In case it is relevant, the reason for my use of both max_inflight_messages 1 and max_queued_messages 0 is that my application requires guaranteed, in-order delivery of messages, even during bursts of messages. (Naturally, all clients are trusted and any bursts in messages are strictly bounded -- I'm aware of the caveats of using these options!).

As ever, thank you so much to everyone for all the hard work in making and maintaining mosquitto!
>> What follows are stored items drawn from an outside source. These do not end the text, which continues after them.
Background: an optimization exercise with open tools, aiming at small area, a short achievable clock period and few clock cycles per item. Do not read the settings as production practice.
Only the layout flow was run in this run; the RTL was not checked for function there.
No activity file was given, so power comes from the tool's default toggle rates.

===== design/flow/run.sh =====
#!/bin/bash
# synth_recipe.tcl (not shown) runs the flow's synth.tcl, then flattens the netlist and writes it again
# the make line also repeats each setting of config.mk as NAME=value (left out here)
make -C /OpenROAD-flow-scripts/flow DESIGN_CONFIG=/design/flow/config.mk WORK_HOME=/design/flow/orfs CLKGATE_MAP_FILE= SYNTH_SCRIPT=/design/flow/synth_recipe.tcl finish

===== design/flow/config.mk =====
export PLATFORM = sky130hd
export DESIGN_NAME = rasterizer
export DESIGN_NICKNAME = rasterizer
export VERILOG_FILES = /design/flow/design.v
export SDC_FILE = /design/flow/constraint.sdc
export NUM_CORES = 8
export LEC_CHECK = 0
export CAP_MARGIN = 20
export CORE_MARGIN = 2
export CORE_UTILIZATION = 40
export SLEW_MARGIN = 20

===== design/flow/constraint.sdc =====
create_clock -name core_clock -period 16.0 [get_ports {clk}]
set_input_delay 3.2000 -clock core_clock [delete_from_list [all_inputs] [get_ports {clk}]]
set_output_delay 3.2000 -clock core_clock [all_outputs]
set_load 0.01 [all_outputs]

===== design/flow/design.v =====
module edge_function (
    input  wire [21:0] s,       
    input  wire        dbl,     
    input  wire        clr,     
    input  wire [10:0] a,       
    input  wire [10:0] b,       
    input  wire [10:0] m,       
    input  wire        sa,      
    input  wire        sa2,     
    input  wire        sb,      
    input  wire        sm,      
    input  wire        inv,     
    input  wire        cin,     
    output wire [21:0] sum
);
    wire [21:0] p = clr ? 22'd0 : dbl ? {s[20:0], 1'b0} : s;
    wire [11:0] x = ({12{sa}} & {a[10], a}) | ({12{sa2}} & {a, 1'b0}) |
                    ({12{sb}} & {b[10], b}) | ({12{sm}}  & {m[10], m});
    wire [11:0] q = inv ? ~x : x;
    wire [12:0] lo = {1'b0, p[11:0]} + {1'b0, q} + {12'd0, cin};
    wire c  = lo[12];
    wire qs = q[11];
    wire [9:0] ph = p[21:12];
    wire [9:0] hi = (c & ~qs) ? ph + 10'd1 : (~c & qs) ? ph - 10'd1 : ph;
    assign sum = {hi, lo[11:0]};
endmodule
module rasterizer (
    input  wire        clk,
    input  wire        rst_n,
    input  wire [9:0]  v0_x,
    input  wire [9:0]  v0_y,
    input  wire [9:0]  v1_x,
    input  wire [9:0]  v1_y,
    input  wire [9:0]  v2_x,
    input  wire [9:0]  v2_y,
    input  wire [23:0] color,
    input  wire        start,
    output reg         busy,
    output reg         done,
    output reg  [18:0] fb_addr,
    output reg  [23:0] fb_data,
    output reg         fb_write
);
reg [10:0] A0, A1, A2, B0, B1, Bn2;
reg [5:0]  cA, cB;      
function [6:0] sublo;    
    input [9:0] a, b;
    sublo = {1'b0, a[5:0]} + {1'b0, ~b[5:0]} + 7'd1;
endfunction
function [4:0] subhi;    
    input [9:0] a, b;
    input c;
    subhi = {1'b0, a[9:6]} + {1'b1, ~b[9:6]} + {4'd0, c};
endfunction
wire [6:0] lA0 = sublo(v0_y, v1_y), lA1 = sublo(v1_y, v2_y), lA2 = sublo(v2_y, v0_y);
wire [6:0] lB0 = sublo(v1_x, v0_x), lB1 = sublo(v2_x, v1_x), lB2 = sublo(v2_x, v0_x);
always @(posedge clk) begin
    fb_data <= color;
    A0[5:0] <= lA0[5:0];  cA[0] <= lA0[6];  A0[10:6] <= subhi(v0_y, v1_y, cA[0]);
    A1[5:0] <= lA1[5:0];  cA[1] <= lA1[6];  A1[10:6] <= subhi(v1_y, v2_y, cA[1]);
    A2[5:0] <= lA2[5:0];  cA[2] <= lA2[6];  A2[10:6] <= subhi(v2_y, v0_y, cA[2]);
    B0[5:0] <= lB0[5:0];  cB[0] <= lB0[6];  B0[10:6] <= subhi(v1_x, v0_x, cB[0]);
    B1[5:0] <= lB1[5:0];  cB[1] <= lB1[6];  B1[10:6] <= subhi(v2_x, v1_x, cB[1]);
    Bn2[5:0] <= lB2[5:0]; cB[2] <= lB2[6];  Bn2[10:6] <= subhi(v2_x, v0_x, cB[2]);
end
reg ph_s0, ph_s1, ph_horn, ph_bias, ph_walkl, ph_walku, ph_trav;
reg k_sweep;    
reg k_out;      
reg k_end;      
reg k_rev;      
reg k_seek;     
reg k_down;     
reg s_fwd, s_seek, s_rev, s_down, s_walkl, s_walku;
reg [21:0] S0, S1, S2;              
reg [9:0] x, y, X1, Y1;
reg [3:0] k;
reg       hb1, hb2, first;          
reg       o;                        
reg       d;                        
reg       nomove;                   
reg       atX1;
reg [2:0] wR, wL, zA;               
reg [2:0] c_a, c_a2, c_b, c_m, c_inv, c_cin;
reg       c_dbl, c_clr, c_bias;
wire zA0 = (A0 == 11'd0);
wire zA1 = (A1 == 11'd0);
wire zA2 = (A2 == 11'd0);
wire lt01 = A0[10] | (zA0 & ~B0[10]);      
wire lt12 = A1[10] | (zA1 & ~B1[10]);      
wire lt20 = A2[10] | (zA2 & Bn2[10]);      
wire t0 = lt01 & ~lt20;
wire t1 = lt12 & ~lt01;
wire t2 = lt20 & ~lt12;
wire mx01 = ~B0[10];
wire [9:0] maxx = mx01 ? (B1[10] ? v1_x : v2_x) : (Bn2[10] ? v0_x : v2_x);
wire my01 = A0[10];
wire [9:0] maxy = my01 ? (A1[10] ? v2_y : v1_y) : (A2[10] ? v0_y : v2_y);
wire [9:0] maxx_c = (maxx[9] & (maxx[8] | maxx[7])) ? 10'd639 : maxx;
wire [9:0] maxy_c = (maxy[9] | (maxy[8] & maxy[7] & maxy[6] & maxy[5])) ? 10'd479 : maxy;
wire [9:0] xt = ({10{t0}} & v0_x) | ({10{t1}} & v1_x) | ({10{t2}} & v2_x);
wire [9:0] yt = ({10{t0}} & v0_y) | ({10{t1}} & v1_y) | ({10{t2}} & v2_y);
wire [9:0] hb = (B0[9:0] ^ {10{B0[10]}}) | (Bn2[9:0] ^ {10{Bn2[10]}});
reg  [3:0] k0;
always @(*) begin
    k0 = 4'd0;
    if (hb[0]) k0 = 4'd1;
    if (hb[1]) k0 = 4'd2;
    if (hb[2]) k0 = 4'd3;
    if (hb[3]) k0 = 4'd4;
    if (hb[4]) k0 = 4'd5;
    if (hb[5]) k0 = 4'd6;
    if (hb[6]) k0 = 4'd7;
    if (hb[7]) k0 = 4'd8;
    if (hb[8]) k0 = 4'd9;
    if (hb[9]) k0 = 4'd10;
end
wire [3:0] kn = ph_s1 ? k0 : k - 4'd1;
wire [10:0] hm = ({11{hb1 & ~hb2}} & A2) | ({11{~hb1 & hb2}} & A0) | ({11{hb1 & hb2}} & A1);
wire hneg = (hb1 & hb2) ^ first;
wire bias_o = S0[21] | S1[21] | S2[21];
wire bi = c_bias & bias_o;
wire [21:0] T0, T1, T2;
edge_function ef0 (.s(S0), .dbl(c_dbl), .clr(c_clr), .a(A0), .b(B0),  .m(hm),
    .sa(c_a[0]), .sa2(c_a2[0]), .sb(c_b[0]), .sm(c_m[0] & (hb1 | hb2)),
    .inv(c_inv[0] | (c_m[0] & hneg) | bi), .cin(c_cin[0] | (c_m[0] & hneg)), .sum(T0));
edge_function ef1 (.s(S1), .dbl(c_dbl), .clr(c_clr), .a(A1), .b(B1),  .m(hm),
    .sa(c_a[1]), .sa2(c_a2[1]), .sb(c_b[1]), .sm(c_m[1] & (hb1 | hb2)),
    .inv(c_inv[1] | (c_m[1] & hneg) | bi), .cin(c_cin[1] | (c_m[1] & hneg)), .sum(T1));
edge_function ef2 (.s(S2), .dbl(c_dbl), .clr(c_clr), .a(A2), .b(Bn2), .m(hm),
    .sa(c_a[2]), .sa2(c_a2[2]), .sb(c_b[2]), .sm(c_m[2] & (hb1 | hb2)),
    .inv(c_inv[2] | (c_m[2] & hneg) | bi), .cin(c_cin[2] | (c_m[2] & hneg)), .sum(T2));
wire v0 = T0[21] ^ o;
wire v1 = T1[21] ^ o;
wire v2 = T2[21] ^ o;
wire insT = ~(v0 | v1 | v2);
wire rT = (v0 & wR[0]) | (v1 & wR[1]) | (v2 & wR[2]);
wire lT = (v0 & wL[0]) | (v1 & wL[1]) | (v2 & wL[2]);
wire zT = (v0 & zA[0]) | (v1 & zA[1]) | (v2 & zA[2]);
wire atY1 = (y == Y1);
wire insS = ((S0[21] ^ o) | (S1[21] ^ o) | (S2[21] ^ o)) == 1'b0;
wire [9:0] x_n = s_walkl ? x - 10'd1 :
                 (s_fwd | s_seek | s_rev) ? (c_inv[0] ? (c_a2[0] ? x - 10'd2 : x - 10'd1)
                                                      : (c_a2[0] ? x + 10'd2 : x + 10'd1)) : x;
wire atX1_n = (x_n == X1);
wire ylim = y[9] | (y[8] & y[7] & y[6] & y[5]);
wire walkl_last = ph_walkl & (x == 10'd640);
wire walku_last = ph_walku & (y == 10'd480);
wire walk_done = (walkl_last & ~ylim) | walku_last;
reg nk_sweep, nk_out, nk_end, nk_rev, nk_seek, nk_down, d_n, fin;
always @(*) begin
    nk_sweep = 1'b0; nk_out = 1'b0; nk_end = 1'b0; nk_rev = 1'b0; nk_seek = 1'b0; nk_down = 1'b0;
    d_n = d;
    fin = 1'b0;
    if (ph_bias) begin
        d_n = 1'b1;
        nk_sweep = 1'b1;
    end else if (walk_done) begin
        if (insT) nk_sweep = 1'b1;
        else if ((rT & lT) | zT | nomove | ph_walku) nk_down = 1'b1;
        else begin nk_seek = 1'b1; d_n = rT; end
    end else if (ph_trav) begin
        if (s_down) begin
            if (atY1) fin = 1'b1;
            else if (insT) nk_out = 1'b1;
            else if ((rT & lT) | zT) nk_down = 1'b1;
            else begin nk_seek = 1'b1; d_n = rT; end
        end else if (s_rev) begin
            d_n = ~d;
            if (insT) nk_sweep = 1'b1;
            else if (atY1) fin = 1'b1;
            else nk_end = 1'b1;
        end else if (s_seek) begin
            if (insT) nk_sweep = 1'b1;
            else if (zT | (d ? lT : rT)) begin
                if (atY1) fin = 1'b1; else nk_down = 1'b1;
            end else nk_seek = 1'b1;
        end else begin  
            if (insT) begin nk_sweep = k_sweep; nk_out = k_out; end
            else if (k_out) nk_rev = 1'b1;
            else if (atY1) fin = 1'b1;
            else nk_end = 1'b1;
        end
    end
end
wire nph_s0    = ~busy & start;
wire nph_horn  = ph_s1 | (ph_horn & (k != 4'd0));
wire nph_bias  = ph_horn & (k == 4'd0);
wire bias_wl   = x[9] & (x[8] | x[7]);
wire nph_walkl = (ph_bias & bias_wl) | (ph_walkl & ~(x == 10'd640));
wire nph_walku = (ph_bias & ~bias_wl & ylim) | (walkl_last & ylim) | (ph_walku & ~walku_last);
wire nph_trav  = ((ph_bias & ~bias_wl & ~ylim) | walk_done | ph_trav) & ~fin;
wire nomove_n  = ph_walku | (nomove & ~ph_s1);
wire blocked_n = nomove_n | (d_n & atX1_n);
wire ns_fwd    = nph_trav & (nk_sweep | nk_out | nk_seek) & ~blocked_n;
wire ns_fwdi   = nph_trav & (nk_sweep | nk_out) & ~blocked_n;
wire ns_seek   = nph_trav & nk_seek & ~blocked_n;
wire ns_rev1   = nph_trav & nk_out & blocked_n & ~nomove_n;
wire ns_rev2   = nph_trav & nk_rev;
wire ns_down   = nph_trav & ((nk_sweep & blocked_n) | nk_end | nk_down | (nk_seek & blocked_n) |
                             (nk_out & nomove_n));
wire ns_aneg   = (ns_fwd & ~d_n) | ((ns_rev1 | ns_rev2) & d_n) | nph_walkl;
wire ns_a      = ns_fwd | ns_rev1 | ns_rev2 | nph_walkl;
wire ns_two    = ns_rev2 & ~(~d_n & atX1);
always @(posedge clk or negedge rst_n) begin
    if (!rst_n) begin
        busy     <= 1'b0;
        done     <= 1'b0;
        fb_write <= 1'b0;
        ph_s0 <= 1'b0; ph_s1 <= 1'b0; ph_horn <= 1'b0; ph_bias <= 1'b0;
        ph_walkl <= 1'b0; ph_walku <= 1'b0; ph_trav <= 1'b0;
    end else begin
        done     <= fin;
        busy     <= busy ? ~fin : start;
        fb_write <= ph_trav & insS;
        ph_s0 <= nph_s0; ph_s1 <= ph_s0; ph_horn <= nph_horn; ph_bias <= nph_bias;
        ph_walkl <= nph_walkl; ph_walku <= nph_walku; ph_trav <= nph_trav;
    end
end
always @(posedge clk) begin
    k_sweep <= nk_sweep; k_out <= nk_out; k_end <= nk_end;
    k_rev <= nk_rev; k_seek <= nk_seek; k_down <= nk_down;
    s_fwd  <= ns_fwdi;
    s_seek <= ns_seek;
    s_rev  <= ns_rev1 | ns_rev2;
    s_down <= ns_down;
    s_walkl <= nph_walkl;
    s_walku <= nph_walku;
    c_a   <= {3{ns_a & ~ns_two}};
    c_a2  <= {3{ns_two}};
    c_b   <= {3{ns_down | nph_walku}};
    c_inv <= {3{ns_aneg}} | {ns_down, {2{nph_walku}}};
    c_cin <= {3{ns_aneg}} | {ns_down, {2{nph_walku}}};
    c_m   <= {3{nph_horn}} & {t1, t0, t2};
    c_dbl <= nph_horn & ~ph_s1;
    c_clr <= ph_s1;
    c_bias <= nph_bias;
    fb_addr <= {y, 9'd0} + {2'd0, y, 7'd0} + {9'd0, x};
    d    <= d_n;
    S0 <= T0;
    S1 <= T1;
    S2 <= T2;
    x <= x_n;
    atX1 <= atX1_n;
    X1 <= maxx_c;
    Y1 <= maxy_c;
    hb1 <= B0[kn];
    hb2 <= Bn2[kn];
    nomove <= nomove_n;
    if (ph_bias) begin
        o  <= bias_o;
        wR <= {~zA2 & (A2[10] == bias_o), ~zA1 & (A1[10] == bias_o), ~zA0 & (A0[10] == bias_o)};
        wL <= {~zA2 & (A2[10] != bias_o), ~zA1 & (A1[10] != bias_o), ~zA0 & (A0[10] != bias_o)};
        zA <= {zA2, zA1, zA0};
    end
    if (ph_s1) begin
        k     <= k0;
        x     <= xt;
        atX1  <= 1'b0;
        y     <= yt;
    end
    if (ph_horn) k <= k - 4'd1;
    first <= ph_s1;
    if (s_walku) y <= y - 10'd1;
    if (s_down) y <= y + 10'd1;
end
endmodule

==> results.txt <==
## metal layers
metal | wire, um | up-vias | global-route usage
li1 | - | 7179 | -
met1 | 22500 | 6903 | 0.298
met2 | 22300 | 464 | 0.353
met3 | 3090 | 103 | 0.0316
met4 | 1600 | 0 | 0.0781
met5 | 0 | - | 0
## kinds of logic after synthesis
kind of cell             share of synthesized area
XOR/XNOR                                     0.102
buffers and inverters                       0.0568
flip-flops                                   0.325
other                                     0.000215
multiplexers                                0.0694
AO/OA/AOI/OAI                                0.194
adder cells (fa/ha/maj)                      0.118
AND/OR/NAND/NOR                              0.134
## registers in the layout, indices dropped and copies added, names as in the netlist, 4 cells and up
signal / count
B1: 11
S1: 22
B0: 11
k: 4
fb_data: 24
A0: 11
x: 10
A1: 11
fb_addr: 19
S0: 22
X1: 10
Y1: 10
y: 10
Bn2: 11
S2: 22
A2: 11
## through the flow
stage / power [W] / setup WS [ns] / hold slack [ns] / instance area (sq um)
6_report: 0.00482 / 9.51 / 0.348 / 20400
5_1_grt: 0.00523 / 9.12 / 0.358 / 20400
4_1_cts: 0.00483 / 9.60 / 0.350 / 20400
3_5_place_dp: 0.00404 / 9.61 / 0.344 / 19300
3_3_place_gp: 0.00398 / 9.68 / 0.337 / 19300
2_1_floorplan: 0.00338 / 9.81 / 0.331 / 17400
## power groups by stage
stage	sequential [W]	clock, W	combinational [W]
floorplan	0.00112	0	0.00226
global placement	0.00126	0	0.00273
detailed placement	0.00126	0	0.00278
CTS	0.00125	0.000782	0.00280
global route	0.00128	0.000807	0.00314
finish	0.00125	0.000762	0.00281
## worst max-delay path by stage
| stage | start | endpoint | cells after the start |
|---|---|---|---|
| 6_report | hb1 | c_cin[2] | 20 |
| 5_1_grt | hb1 | c_cin[2] | 20 |
| 4_1_cts | hb1 | c_cin[2] | 20 |
| 3_5_place_dp | hb1 | c_cin[2] | 20 |
| 3_3_place_gp | c_clr | c_cin[1] | 20 |
| 2_1_floorplan | c_dbl | c_cin[2] | 23 |
## layout by cell type (no fill, tap or decap), types with 43 or more instances in the layout
cell and instances:
sky130_fd_sc_hd__a21o_1 47, sky130_fd_sc_hd__a21oi_1 127, sky130_fd_sc_hd__a222oi_1 43, sky130_fd_sc_hd__clkdlybuf4s50_1 132, sky130_fd_sc_hd__dfxtp_1 233, sky130_fd_sc_hd__ha_1 122
sky130_fd_sc_hd__inv_1 161, sky130_fd_sc_hd__mux2i_1 92, sky130_fd_sc_hd__nand2_1 137, sky130_fd_sc_hd__nor2_1 130, sky130_fd_sc_hd__o21ai_0 92, sky130_fd_sc_hd__xnor2_1 111
sky130_fd_sc_hd__xor2_1 80
## cell type report
type / count / area, sq um / area share
Tap cell: 585 / 732 / 0.0360
Clock buffer: 47 / 982 / 0.0483
Timing Repair Buffer: 147 / 1430 / 0.0704
Sequential cell: 269 / 5680 / 0.279
Clock inverter: 14 / 123 / 0.00602
Multi-Input combinational cell: 1439 / 10800 / 0.530
Inverter: 163 / 612 / 0.0301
ftapajos commented 2 months ago

Yep. The problem from 6113eac95a9df634fbc858be542c4a0456bfe7b9 is here:

if(context->out_packet_count >= db.config->max_queued_messages){
  rc = MQTT_RC_QUOTA_EXCEEDED;
}

I am not brave enough to patch it to:

if(context->out_packet_count >= db.config->max_queued_messages && db.config->max_queued_messages > 0 ){
  rc = MQTT_RC_QUOTA_EXCEEDED;
}

Since it may be harmful to prevent CVE-2023-28366 from happening again. Another option is to change documentation and make max_queued_messages=0 equals to max_queued_messages=1000, which is the default.

@ralight could shed some light on this matter

mossblaser commented 2 months ago

Not having the option to have unlimited queued messages does not enable reliable in-order delivery, though. (I realise this isn't achievable in many settings for other reasons but it is in some, in particular mine ;)).

Thanks very much for looking into this!